Figure 3.

Phosphorylation of T73 on Wag31 subtly affects the cell wall metabolism, but does not affect growth rate. (A) Phase (left) and fluorescence (right) images of Msmeg wag31 allele strains stained with HADA. The scale bar is 5 microns, and it applies to all images. (B) Demographs of HADA intensity (color scale) across the length of the cell (Y axis) of the wag31 allele strains. The cells were sorted by length, with shortest cells on the left and longest on the right of each demograph.
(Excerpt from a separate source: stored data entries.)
Source: an optimization exercise on an open RTL-to-GDS flow (aim: small area). Production flows keep margins and buffers that such runs may drop.
Only simulation tests tie the RTL to the original design; equivalence was not proved.
No run shown here takes its clock network from TritonCTS; it comes from the design's own scripts or RTL.
The flow treats the clock pin as an ideal source. Dropping or thinning the clock tree relies on that and would not hold on a real chip.
No activity file was given, so power comes from the tool's default toggle rates.

`flow/run.sh`:
```
#!/bin/bash
# Own layout flow: the standard flow (standard.sh) with three changes:
# - synthesis maps with an area-only ABC script (flow/abc_area.script: deep
#   AIG optimisation, then area mapping) instead of ORFS's abc_area.script,
#   which also buffers and upsizes for a clock ABC is told is 20 ps. Every
#   other ORFS script is used unchanged, from a copy of $FLOW_HOME/scripts;
# - the clock tree is built by flow/pre_cts.tcl (a PRE_CTS_TCL hook) instead of
#   TritonCTS: k-means groups of about 10 sinks, one clkbuf_4 per group and a
#   clkbuf_8 root that the clock port drives;
# - the port buffers are buf_1 cells instead of clkdlybuf4s50_1.
# make's full output goes to flow.log in the work folder; ORFS keeps each
# step's own log under orfs/logs/.
set -euo pipefail
rm -rf scripts_abc
cp -r "$FLOW_HOME/scripts" scripts_abc
cp flow/abc_area.script scripts_abc/abc_area.script
export SCRIPTS_DIR="$PWD/scripts_abc"
export PRE_CTS_TCL="$PWD/flow/pre_cts.tcl"
export BUFFER_PORTS_ARGS="-buffer_cell sky130_fd_sc_hd__buf_1"
bash standard.sh > flow.log 2>&1
```
`flow/abc_area.script`:
```
strash
&get -n
&deepsyn -T 20
&put
dch
amap
topo
dnsize -c
```
`flow/pre_cts.tcl`:
```
# Hand-built clock tree, used in place of TritonCTS (sourced as PRE_CTS_TCL).
# The clock sinks are split into groups of about SINKS_PER_LEAF by k-means on
# their positions; each group gets a clkbuf_4 at its centre, and one root
# buffer next to the clock port's fan-out centre drives all of them. The
# clock port itself then drives the root buffer only.
set leaf_master_name sky130_fd_sc_hd__clkbuf_4
set root_master_name sky130_fd_sc_hd__clkbuf_8
if {[info exists ::env(MCTS_LEAF)]} { set leaf_master_name $::env(MCTS_LEAF) }
if {[info exists ::env(MCTS_ROOT)]} { set root_master_name $::env(MCTS_ROOT) }
set per_leaf 10
if {[info exists ::env(MCTS_PER_LEAF)]} { set per_leaf $::env(MCTS_PER_LEAF) }

set db [ord::get_db]
set block [ord::get_db_block]
set clk_net [$block findNet clk]
set leaf_master [$db findMaster $leaf_master_name]
set root_master [$db findMaster $root_master_name]

# clock sinks with their positions (instance centres)
set sinks {}
foreach it [$clk_net getITerms] {
  set inst [$it getInst]
  set bb [$inst getBBox]
  set x [expr {([$bb xMin] + [$bb xMax]) / 2.0}]
  set y [expr {([$bb yMin] + [$bb yMax]) / 2.0}]
  lappend sinks [list $it $x $y]
}
set n [llength $sinks]
set k [expr {int(ceil(double($n) / $per_leaf))}]
if {$k < 1} { set k 1 }
puts "manual CTS: $n sinks, $k leaf buffers"

# k-means, initial centres spread along the sinks sorted by x then y
set sorted [lsort -real -index 1 $sinks]
set cx {}; set cy {}
for {set i 0} {$i < $k} {incr i} {
  set s [lindex $sorted [expr {int(($i + 0.5) * $n / $k)}]]
  lappend cx [lindex $s 1]; lappend cy [lindex $s 2]
}
for {set iter 0} {$iter < 50} {incr iter} {
  # balanced assignment: each centre takes at most per_leaf sinks, nearest first
  set pairs {}
  set si 0
  foreach s $sinks {
    for {set i 0} {$i < $k} {incr i} {
      set d [expr {abs([lindex $s 1] - [lindex $cx $i]) + abs([lindex $s 2] - [lindex $cy $i])}]
      lappend pairs [list $d $si $i]
    }
    incr si
  }
  set pairs [lsort -real -index 0 $pairs]
  set assign [lrepeat $n -1]
  set count [lrepeat $k 0]
  set cap [expr {int(ceil(double($n) / $k))}]
  foreach p $pairs {
    lassign $p d si i
    if {[lindex $assign $si] >= 0} continue
    if {[lindex $count $i] >= $cap} continue
    lset assign $si $i
    lset count $i [expr {[lindex $count $i] + 1}]
  }
  set sx [lrepeat $k 0.0]; set sy [lrepeat $k 0.0]
  for {set si 0} {$si < $n} {incr si} {
    set i [lindex $assign $si]
    set s [lindex $sinks $si]
    lset sx $i [expr {[lindex $sx $i] + [lindex $s 1]}]
    lset sy $i [expr {[lindex $sy $i] + [lindex $s 2]}]
  }
  set moved 0
  for {set i 0} {$i < $k} {incr i} {
    set c [lindex $count $i]
    if {$c == 0} continue
    set nx [expr {[lindex $sx $i] / $c}]; set ny [expr {[lindex $sy $i] / $c}]
    if {abs($nx - [lindex $cx $i]) + abs($ny - [lindex $cy $i]) > 1} { set moved 1 }
    lset cx $i $nx; lset cy $i $ny
  }
  if {!$moved} break
}

# root buffer at the centre of the leaf buffers
set rx 0.0; set ry 0.0
for {set i 0} {$i < $k} {incr i} {
  set rx [expr {$rx + [lindex $cx $i]}]; set ry [expr {$ry + [lindex $cy $i]}]
}
set rx [expr {int($rx / $k)}]; set ry [expr {int($ry / $k)}]
set root [odb::dbInst_create $block $root_master clkbuf_root]
$root setLocation $rx $ry
$root setPlacementStatus PLACED
set root_net [odb::dbNet_create $block clknet_root]
$root_net setSigType CLOCK
[$root findITerm A] connect $clk_net
[$root findITerm X] connect $root_net

for {set i 0} {$i < $k} {incr i} {
  set buf [odb::dbInst_create $block $leaf_master clkbuf_leaf_$i]
  $buf setLocation [expr {int([lindex $cx $i])}] [expr {int([lindex $cy $i])}]
  $buf setPlacementStatus PLACED
  set net [odb::dbNet_create $block clknet_leaf_$i]
  $net setSigType CLOCK
  [$buf findITerm A] connect $root_net
  [$buf findITerm X] connect $net
  set leaf_net($i) $net
}
for {set si 0} {$si < $n} {incr si} {
  set it [lindex [lindex $sinks $si] 0]
  $it disconnect
  $it connect $leaf_net([lindex $assign $si])
}
global_connect
set_propagated_clock [all_clocks]

# cts.tcl calls clock_tree_synthesis next: the tree is already built.
rename clock_tree_synthesis orig_clock_tree_synthesis
proc clock_tree_synthesis {args} { puts "clock_tree_synthesis skipped: tree built by hand" }
```
`standard.sh`:
```
#!/bin/bash
# synth_recipe.tcl (not shown) runs the flow's synth.tcl, then flattens the netlist and writes it again
# the make line also repeats each setting of config.mk as NAME=value (left out here)
make -C /OpenROAD-flow-scripts/flow DESIGN_CONFIG=/design/flow/config.mk WORK_HOME=/design/flow/orfs CLKGATE_MAP_FILE= SYNTH_SCRIPT=/design/flow/synth_recipe.tcl "${@:-finish}"
```
`config.mk`:
```
export PLATFORM = sky130hd
export DESIGN_NAME = top
export DESIGN_NICKNAME = top
export VERILOG_FILES = /design/flow/design.v
export SDC_FILE = /design/flow/constraint.sdc
export NUM_CORES = 4
export LEC_CHECK = 0
export ABC_AREA = 1
export CAP_MARGIN = 20
export CORE_MARGIN = 2
export CORE_UTILIZATION = 40
export SLEW_MARGIN = 20
```
`constraint.sdc`:
```
create_clock -name core_clock -period 20.0 [get_ports {clk}]
set_input_delay 4.0000 -clock core_clock [delete_from_list [all_inputs] [get_ports {clk}]]
set_output_delay 4.0000 -clock core_clock [all_outputs]
set_load 0.01 [all_outputs]
```
`design.v`:
```
`timescale 1ns / 1ps
module top(
    input clk,
    input rst,
    output tx,
    input rx,
    output led,
    output led2
    );
reg [3:0] dA;
reg [2:0] dB;
reg [2:0] dC;
reg [3:0] dD;
wire bw = dB[2] & ~dB[1];       
always @(posedge clk) begin
    if (rst) begin
        dA <= 4'b0000;
        dB <= 3'b000;
        dC <= 3'b000;
        dD <= 4'b0011;
    end else begin
        dA <= {dA[2:0], dA[3] ^ ~(dA[0] & ~dA[1] & ~dA[2])};
        dB <= {dB[1:0], ~(dB[1] | dB[2])};
        if (bw)
            dC <= {dC[1:0], ~(dC[1] | dC[2])};
        dD <= {dD[2:0], dD[3] ^ ~(dD[0] & ~dD[1])};
    end
end
wire t16  = bw & dC[2] & ~dC[1] & dD[0] & ~dD[1] & dD[3];
wire tick = t16 & (dA == 4'b1011);
wire t16_3 = ~dB[0] & dB[1] & ~dC[0] & ~dC[2] & ~dD[0] & dD[1] & dD[2];
function qf(input [3:0] q);
    qf = (q[2] ^ q[1]) & ~(q[3] & q[2]);
endfunction
localparam [3:0] Q0 = 4'b0100, Q8 = 4'b1000, Q9 = 4'b0000;
reg act;
reg [3:0] L;
reg [3:0] H;
reg [2:0] adr;       
reg hacc;            
reg lastbit;         
wire l8  = (L == 4'b0100);
wire l9  = (L == 4'b1001);
wire l15 = (L == 4'b1000);
wire smp = act & t16 & l8;
wire h03 = (H == Q0) | (H == 4'b1001) | (H == 4'b0010) | (H == 4'b0101);
wire h47 = (H == 4'b1011) | (H == 4'b0111) | (H == 4'b1110) | (H == 4'b1100);
always @(posedge clk) begin
    if (rst)
        act <= 1'b0;
    else if (!act)
        act <= ~rx;
    else if (smp & (((H == Q0) & rx) | (H == Q9)))
        act <= 1'b0;
    if (!act) begin
        L <= 4'b0000;
        H <= Q0;
    end else if (t16) begin
        L <= {L[2:0], L[3] ^ ~(L[0] & ~L[1] & ~L[2])};
        if (l15)
            H <= {H[2:0], qf(H)};
    end
    if (smp) begin
        lastbit <= rx;
        if (h03)
            adr <= {rx, adr[2:1]};
        if (h03)
            hacc <= 1'b0;
        else if (h47)
            hacc <= hacc | rx;
    end
end
reg gd;              
reg [3:0] rsel;      
wire proc  = act & (H == Q8) & l9 & t16_3;   
wire fend  = smp & (H == Q9);                
wire reply = proc & (gd | ~lastbit);
always @(posedge clk) begin
    if (rst)
        gd <= 1'b0;
    else if (fend)
        gd <= ~gd & lastbit;
    if (proc & ~gd)
        rsel <= hacc ? {~lastbit, 3'b100} : {adr[2], adr[1] & ~adr[0], adr[1], adr[0]};
end
reg [79:0] ring;
reg clr;
wire tap   = ring[0];
wire rmat  = (rsel[3] == dA[3]) & (rsel[2:0] == dB);
wire wr    = gd & rmat & (H[2:0] == dA[2:0]);
wire rin   = wr ? lastbit : (clr ? 1'b0 : tap);
always @(posedge clk) begin
    ring <= {rin, ring[79:1]};
    clr <= rst | (clr & ~t16);
end
reg [3:0] ts;
reg nxt;
reg txo;
always @(posedge clk) begin
    if (reply)
        nxt <= 1'b0;
    else if (ts == Q9)
        nxt <= 1'b1;
    else if ((ts != Q0) & rmat & (ts[2:0] == dA[2:0]))
        nxt <= tap;
    if (rst)
        ts <= Q9;
    else if (reply)
        ts <= Q0;
    else if (tick)
        ts <= {ts[2:0], qf(ts)};
    if (rst | reply)
        txo <= 1'b1;
    else if (tick)
        txo <= nxt;
end
assign tx = txo;
assign led = ~txo;
assign led2 = ~rx;
endmodule
```
==> results of run 1 <==
[stage by stage]
step	total power [mW]	cell area, µm²	setup WS (ns)
6_report	0.347	3450	11.62
5_1_grt	0.364	3450	11.55
4_1_cts	0.352	3450	11.61
3_5_place_dp	0.255	3350	11.61
3_3_place_gp	0.255	3350	11.65
2_1_floorplan	0.253	3200	11.91
[power breakdown]
group          switching [mW]  leakage [nW]  internal (mW)
Sequential            0.00150         0.976          0.243
Clock                  0.0642        0.0624         0.0326
Combinational         0.00346         0.230        0.00195
Total                  0.0692          1.27          0.278
[cell usage in the layout (no fill, tap or decap), types with 2 or more instances in the layout]
master	netlist	routed
nor3_1	7	7
nand3_1	3	3
o22ai_1	14	14
clkbuf_4	0	12
or2_0	2	2
nor2_1	27	27
clkinv_1	31	31
or3_1	2	2
or4_1	4	4
edfxtp_1	9	9
o21ai_0	10	10
buf_1	0	5
a21oi_1	7	7
nor2b_1	4	4
nand2_1	16	16
a222oi_1	2	2
dfxtp_1	111	111
nand4_1	2	2
o21a_1	2	2
[layout make-up]
class / instances / area, µm²
plain buffers: 13 / 104
flip-flops and latches: 120 / 2490
repair buffers: 5 / 18.8
inverters: 31 / 116
fillers: 733 / 4280
well taps: 102 / 128
multi-input cells: 112 / 592
[final timing paths]
kind	startpoint	to	cells past startpoint
max reg2reg	dB[1]$_SDFF_PP0_	act$_SDFF_PP0_	12
min reg2reg	ring[63]$_DFF_P_	ring[62]$_DFF_P_	0
max	rx	led2	3
min	ring[63]$_DFF_P_	ring[62]$_DFF_P_	0
[state kept, by name (all words and copies together), names as in the netlist, 4 cells and up]
signal  count
H           4
ring       80
rsel        4
dA          4
dD          4
ts          4
L           4
[layer usage]
metal,vias to the layer above,GRT usage (%),wire [µm]
met2,45,15.5,1820
met5,-,0,0
li1,926,-,-
met1,804,15.7,2240
met3,12,1.69,258
met4,0,3.31,99
[critical path: cells and delay by family]
kind,cells,cell delay (ns)
buf+inv,3,0.37
[cells by family after synthesis]
logic type	count (synthesis)	share of synthesized area, %
AOI/OAI and AO/OA	42	8.33
DFF	120	77.9
buffers and inverters	31	3.64
and+or+nand+nor	70	10.2
==> reports/results.ini, run 1 <==
[timing]
fin_crit_ns=8.38
fmax_mhz=119
fin_crit_sh_pct=41.9
rsz0062_at_grt=false
tightest_slew_ns=0.768
setup_viol=0
skew_ns=0.0193
holdWs_ns=0.327
maxSlewHeadroom_pct=48.8
tns_ns=0
slew_violations=0
hold_viol=0

[clock_network]
cts_resized=0
clock_latency_ns=0.38
hold_buffers=0
cts_setup_buffers=0
path_clk_slew_ns=0.10

[place]
globalplace.congestion=0.779
io_buffers=5
dp.cells=370
dp_hpwl_mm=2.92

[synthesis]
synth-edff-count=9
ys_seq_elements=120
ys_async_sr_fraction_pct=0
yosysMostFrequentCell=dfxtp_1
synth.avg_cell_area_um2=12.2
synthCells=263
ys_types=27
syn_nets=266
seq_area_frac_synth_pct=77.9
synth_ff_type=dfxtp_1
yosysTopAreaCell=dfxtp_1
synth_top_area_share_pct=69.4
yosys_warnings=1
synth_area_leaders=dfxtp_1, edfxtp_1, clkinv_1
syn-cell-area_um2=3200
synth_common_cells=dfxtp_1, clkinv_1, nor2_1, nand2_1, o22ai_1

[pwr]
powerDensity_nw_per_um2=100
peakVddDrop_v=0.0000535
p_leak_nw=1.27

[final_layout]
antenna_cells=0
finalNetCount=286
drive_above_1_share_pct=4.63
final_cells=383
final_core_util_pct=44.7
syn2layout_area_growth_pct=7.82

[detailed_routing]
ant_nets=0
drtIter0Drc=108
dr.pass1.iters=5
vias_per_cell=4.67
vias=1787
wl_per_cell_um=11.5
wl_mm=4.42
route.detailed.drc=0

[grt]
grt.overflow.total=0
grt_usage_pct=10.5
antenna_found_initial=0
grt_pass1_wl_mm=7.59
first_global_vias=1687
grt_max_degree=19

[worst_setup_path]
critPathKind=input port to primary output
worstPathRequired_ns=16.00
critPathMostFrequentCell=buf_1
crit_path_end_kind=primary output
worstSetupStartpointType=input port
worstPathArrival_ns=4.38
slowest_stage=buf_1
crit_fanout=4
worstPathCellList=buf_1, clkinv_1, buf_1
rrSetupSlack_ns=17.21
max_stage_delay_ns=0.14

[die]
die_h_um=93.5
fp.dieW_um=93.5
initial_utilization_pct=41.4
core_um2=7730
io_pins=6
fp.dieArea_um2=8730
rows=32

[min_path]
hold_path.class=register to register

[flow_run]
drv_cap=0

[status]
outcome=no timing/DRC/antenna violations

==> inputs of run 2 (changes only) <==
--- a/design.v
+++ b/design.v
@@ -9,24 +9,26 @@
     );
-reg [3:0] dA;
-reg [2:0] dB;
-reg [2:0] dC;
+reg [2:0] dA;
+reg a3;
+reg [4:0] dBC;
 reg [3:0] dD;
-wire bw = dB[2] & ~dB[1];       
+reg [3:0] dE;
 always @(posedge clk) begin
     if (rst) begin
-        dA <= 4'b0000;
-        dB <= 3'b000;
-        dC <= 3'b000;
+        dA <= 3'b000;
+        a3 <= 1'b0;
+        dBC <= 5'b10010;
         dD <= 4'b0011;
+        dE <= 4'b0000;
     end else begin
-        dA <= {dA[2:0], dA[3] ^ ~(dA[0] & ~dA[1] & ~dA[2])};
-        dB <= {dB[1:0], ~(dB[1] | dB[2])};
-        if (bw)
-            dC <= {dC[1:0], ~(dC[1] | dC[2])};
+        dA <= {dA[1:0], dA[2] ^ (dA[1] | ~dA[0])};
+        a3 <= a3 ^ (dA == 3'b100);
+        dBC <= {dBC[3:0], (~dBC[3] & ~dBC[4]) | (~dBC[1] & ~dBC[2] & dBC[3] & ~dBC[4]) |
+                          (~dBC[1] & dBC[2] & dBC[3] & dBC[4])};
         dD <= {dD[2:0], dD[3] ^ ~(dD[0] & ~dD[1])};
+        dE <= {dE[2:0], ~dE[1] & ~(dE[2] ^ dE[3])};
     end
 end
-wire t16  = bw & dC[2] & ~dC[1] & dD[0] & ~dD[1] & dD[3];
-wire tick = t16 & (dA == 4'b1011);
-wire t16_3 = ~dB[0] & dB[1] & ~dC[0] & ~dC[2] & ~dD[0] & dD[1] & dD[2];
+wire t16  = dBC[0] & dBC[3] & dBC[4] & dD[0] & ~dD[1] & dD[3];
+wire tick = t16 & ~a3 & (dA == 3'b011);
+wire t16_3 = dBC[0] & dBC[1] & dBC[4] & ~dD[0] & dD[1] & dD[2];
 function qf(input [3:0] q);
@@ -35,2 +37,3 @@
 localparam [3:0] Q0 = 4'b0100, Q8 = 4'b1000, Q9 = 4'b0000;
+localparam [3:0] X = 4'b1100;    
 reg act;
@@ -74,4 +77,4 @@
 reg [3:0] rsel;      
-wire proc  = act & (H == Q8) & l9 & t16_3;   
-wire fend  = smp & (H == Q9);                
+wire proc  = act & (H == Q8) & l9 & t16_3;     
+wire fend  = smp & (H == Q9);            
 wire reply = proc & (gd | ~lastbit);
@@ -83,15 +86,18 @@
     if (proc & ~gd)
-        rsel <= hacc ? {~lastbit, 3'b100} : {adr[2], adr[1] & ~adr[0], adr[1], adr[0]};
+        rsel <= hacc   ? X :
+                adr[2] ? {adr[1], ~adr[1], ~adr[1] & adr[0], adr[1] & adr[0]} :
+                         {2'b00, adr[1:0]};
 end
-reg [79:0] ring;
+reg [71:0] ring;
 reg clr;
+reg [3:0] ts;        
 wire tap   = ring[0];
-wire rmat  = (rsel[3] == dA[3]) & (rsel[2:0] == dB);
-wire wr    = gd & rmat & (H[2:0] == dA[2:0]);
-wire rin   = wr ? lastbit : (clr ? 1'b0 : tap);
+wire rmat  = (rsel == dE);
+wire wr    = gd & rmat & (H[2:0] == dA);
+wire zc    = (ts == Q9) & ~gd & (dE == X);
+wire rin   = wr ? lastbit : ((clr | zc) ? 1'b0 : tap);
 always @(posedge clk) begin
-    ring <= {rin, ring[79:1]};
+    ring <= {rin, ring[71:1]};
     clr <= rst | (clr & ~t16);
 end
-reg [3:0] ts;
 reg nxt;
@@ -103,3 +109,3 @@
         nxt <= 1'b1;
-    else if ((ts != Q0) & rmat & (ts[2:0] == dA[2:0]))
+    else if ((ts != Q0) & rmat & (ts[2:0] == dA))
         nxt <= tap;
--- a/flow/run.sh
+++ b/flow/run.sh
@@ -7,3 +7,3 @@
 # - the clock tree is built by flow/pre_cts.tcl (a PRE_CTS_TCL hook) instead of
-#   TritonCTS: k-means groups of about 10 sinks, one clkbuf_4 per group and a
+#   TritonCTS: k-means groups of about 9 sinks, one clkbuf_4 per group and a
 #   clkbuf_8 root that the clock port drives;
--- a/flow/pre_cts.tcl
+++ b/flow/pre_cts.tcl
@@ -1,3 +1,3 @@
 # Hand-built clock tree, used in place of TritonCTS (sourced as PRE_CTS_TCL).
-# The clock sinks are split into groups of about SINKS_PER_LEAF by k-means on
+# The clock sinks are split into groups of about 9 sinks (MCTS_PER_LEAF) by k-means on
 # their positions; each group gets a clkbuf_4 at its centre, and one root
@@ -9,3 +9,3 @@
 if {[info exists ::env(MCTS_ROOT)]} { set root_master_name $::env(MCTS_ROOT) }
-set per_leaf 10
+set per_leaf 9
 if {[info exists ::env(MCTS_PER_LEAF)]} { set per_leaf $::env(MCTS_PER_LEAF) }
==> run 2 against run 1 <==
Net effect:
- critical path depth unchanged
- largest cell class unchanged
- die area decreased by 1.4%
- sequential share of layout area decreased by 2.1 points
- still clean on timing, DRC and antenna
- maximum frequency about the same
- combinational power increased by 12%
- first-iteration DRC count decreased by 48%
- sequential power decreased by 4%
==> reports/results.ini, run 2 <==
[synthesis]
synth_top_area_share_pct=67.3  ; -2.2 points
synth.avg_cell_area_um2=11.6  ; -4.4%
synth_area_leaders=dfxtp_1, edfxtp_1, clkinv_1
yosysTopAreaCell=dfxtp_1
syn_nets=275  ; +3.4%
seq_area_frac_synth_pct=75.8  ; -2.0 points
yosys_warnings=1  ; unchanged
ys_types=29  ; +7.4%
synth_ff_type=dfxtp_1
syn-cell-area_um2=3150  ; -1.4%
ys_async_sr_fraction_pct=0  ; unchanged
synth-edff-count=9  ; unchanged
yosysMostFrequentCell=dfxtp_1
synth_common_cells=dfxtp_1, clkinv_1, nor2_1, nand2_1, o22ai_1
ys_seq_elements=115  ; -4.2%
synthCells=271  ; +3.0%

[worst_setup_path]
worstSetupStartpointType=input port
crit_path_end_kind=primary output
worstPathRequired_ns=16.00  ; about the same
critPathKind=input port to primary output
worstPathArrival_ns=4.37  ; about the same
crit_fanout=4  ; unchanged

[detailed_routing]
vias=1782  ; -0.28%
dr.pass1.iters=4  ; -1
wl_mm=4.45  ; +0.50%
route.detailed.drc=0  ; unchanged
ant_nets=0  ; unchanged
wl_per_cell_um=11.3  ; -1.8%
vias_per_cell=4.55  ; -2.6%
drtIter0Drc=56  ; -48%

[pwr]
peakVddDrop_v=0.0000635  ; +19%
p_leak_nw=1.28  ; +0.81%
powerDensity_nw_per_um2=99.4  ; -1.1%

[die]
die_h_um=92.8  ; -0.70%
initial_utilization_pct=41.0  ; -0.39 points
core_um2=7690  ; -0.52%
fp.dieArea_um2=8610  ; -1.4%
io_pins=6  ; unchanged
rows=32  ; unchanged
fp.dieW_um=92.8  ; -0.70%

[final_layout]
top_register=ring
reg_top3=ring (72), dBC (5)
layout_commonest_cell=dfxtp_1
nFillCells=745  ; +1.6%
final_cell_mix=dfxtp_1, clkinv_1, nor2_1
finalNetCount=296  ; +3.5%
drive_above_1_share_pct=4.83  ; +0.20 points
multi_input_area_um2=627  ; +5.9%
final_cells=392  ; +2.3%
largest_reg_flops=72  ; -10%
antenna_cells=0  ; unchanged
syn2layout_area_growth_pct=8.17
seq_area_um2=2390  ; -4.0%

[place]
io_buffers=5  ; unchanged
globalplace.congestion=0.818  ; +5.0%
dp.cells=378  ; +2.2%
dp_hpwl_mm=2.97  ; +1.6%

[clock_network]
clock_latency_ns=0.38  ; about the same
cts_setup_buffers=0  ; unchanged
cts_resized=0  ; unchanged
hold_buffers=0  ; unchanged
path_clk_slew_ns=0.10  ; about the same

[grt]
first_global_vias=1756  ; +4.1%
antenna_found_initial=0  ; unchanged
grt_max_degree=20  ; +1
grt_pass1_wl_mm=7.91  ; +4.3%
grt_usage_pct=10.9  ; +0.39 points
grt.overflow.total=0  ; unchanged

[status]
outcome=no timing/DRC/antenna violations

[timing]
fin_crit_ns=8.37  ; -0.00430 ns
slew_violations=0  ; unchanged
hold_viol=0  ; unchanged
tns_ns=0  ; unchanged
fin_crit_sh_pct=41.9  ; about the same
fmax_mhz=119  ; about the same
rsz0062_at_grt=false
maxSlewHeadroom_pct=42.6  ; -6.2 points
skew_ns=0.0176  ; -0.00174 ns
setup_viol=0  ; unchanged
tightest_slew_ns=0.861  ; +0.0926 ns

[min_path]
hold_path.class=register to register

[flow_run]
drv_cap=0  ; unchanged

## run 2: cell types whose count changed after synthesis, moves of 2 or more
| cell | change |
|---|---|
| or4_1 | -2 |
| a222oi_1 | -2 |
| nor2_1 | +5 |
| nor3_1 | -2 |
| dfxtp_1 | -5 |
| a21oi_1 | +3 |
| clkinv_1 | +5 |
| o22ai_1 | -2 |
| nand3_1 | +3 |
## run 2: logic make-up after synthesis
logic type                 after synthesis  synth area share (%)
and+or+nand+nor                         74                  10.5
AOI/OAI and AO/OA                       44                  8.69
xor gates and xnor gates                 1                 0.278
adders and majority gates                1                 0.397
DFF                                    115                  75.8
buffers and inverters                   36                  4.28
## run 2: worst max-delay path: stages
cell and delay, ns:
buf_1 0.14, clkinv_1 0.10, buf_1 0.13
Cells were also pole-sorted according to HADA intensity, such that the brighter pole (presumed to be the old pole) was oriented to the top along the Y axis. At least 100 cells were analyzed from each of three independent biological replicates of each strain. (C) Western blots of Wag31 WT, T73A, and T73E proteins in wag31 allele strains using α-Wag31 antibody. RpoB serves as a loading control. (D) Doubling times of Msmeg cells expressing WT or wag31 mutants. The means (on top of bars) are an average of three biological replicates. Error bars represent SD. (E) Cell lengths of the wag31 allele strains. Black bars are at the mean. (F) Cell widths of the wag31 allele strains. Black bars are at the mean. (G) Relative polar and septal HADA intensity of wag31 allele strains. Relative intensity is equal to the maximum signal at a cell pole, divided by the mean signal of that cell. (H) Length of polar elongation in the wag31 allele strains, as measured by the elongation assay method diagrammed in Figure 1I. (I) Septal location in wag31 allele strains. Black bar is at the median. ns, p > 0.05, ****p = < 0.0001. All p-values were calculated by one-way ANOVA, Dunnett’s multiple comparisons test.